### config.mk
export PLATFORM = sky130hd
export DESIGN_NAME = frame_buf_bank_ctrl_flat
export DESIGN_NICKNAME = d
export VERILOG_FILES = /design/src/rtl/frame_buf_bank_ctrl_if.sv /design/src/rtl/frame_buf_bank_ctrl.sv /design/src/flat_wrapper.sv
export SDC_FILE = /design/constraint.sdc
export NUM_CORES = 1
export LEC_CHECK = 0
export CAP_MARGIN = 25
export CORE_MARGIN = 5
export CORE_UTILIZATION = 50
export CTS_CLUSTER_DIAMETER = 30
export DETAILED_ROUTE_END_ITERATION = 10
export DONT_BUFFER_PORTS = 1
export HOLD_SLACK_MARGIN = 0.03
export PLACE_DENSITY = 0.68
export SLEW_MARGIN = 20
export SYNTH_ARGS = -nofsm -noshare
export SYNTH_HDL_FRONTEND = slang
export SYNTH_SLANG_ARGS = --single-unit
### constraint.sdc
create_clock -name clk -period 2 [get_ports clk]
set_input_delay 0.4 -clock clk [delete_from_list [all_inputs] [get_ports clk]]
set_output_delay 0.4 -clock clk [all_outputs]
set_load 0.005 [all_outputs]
___
### Exercise instructions
Your answer must be the line that contains "set_output_delay 0.4 -clock clk [all_outputs]" and every line after it to the end of the records, reproduced exactly.

### Answer box
set_output_delay 0.4 -clock clk [all_outputs]
set_load 0.005 [all_outputs]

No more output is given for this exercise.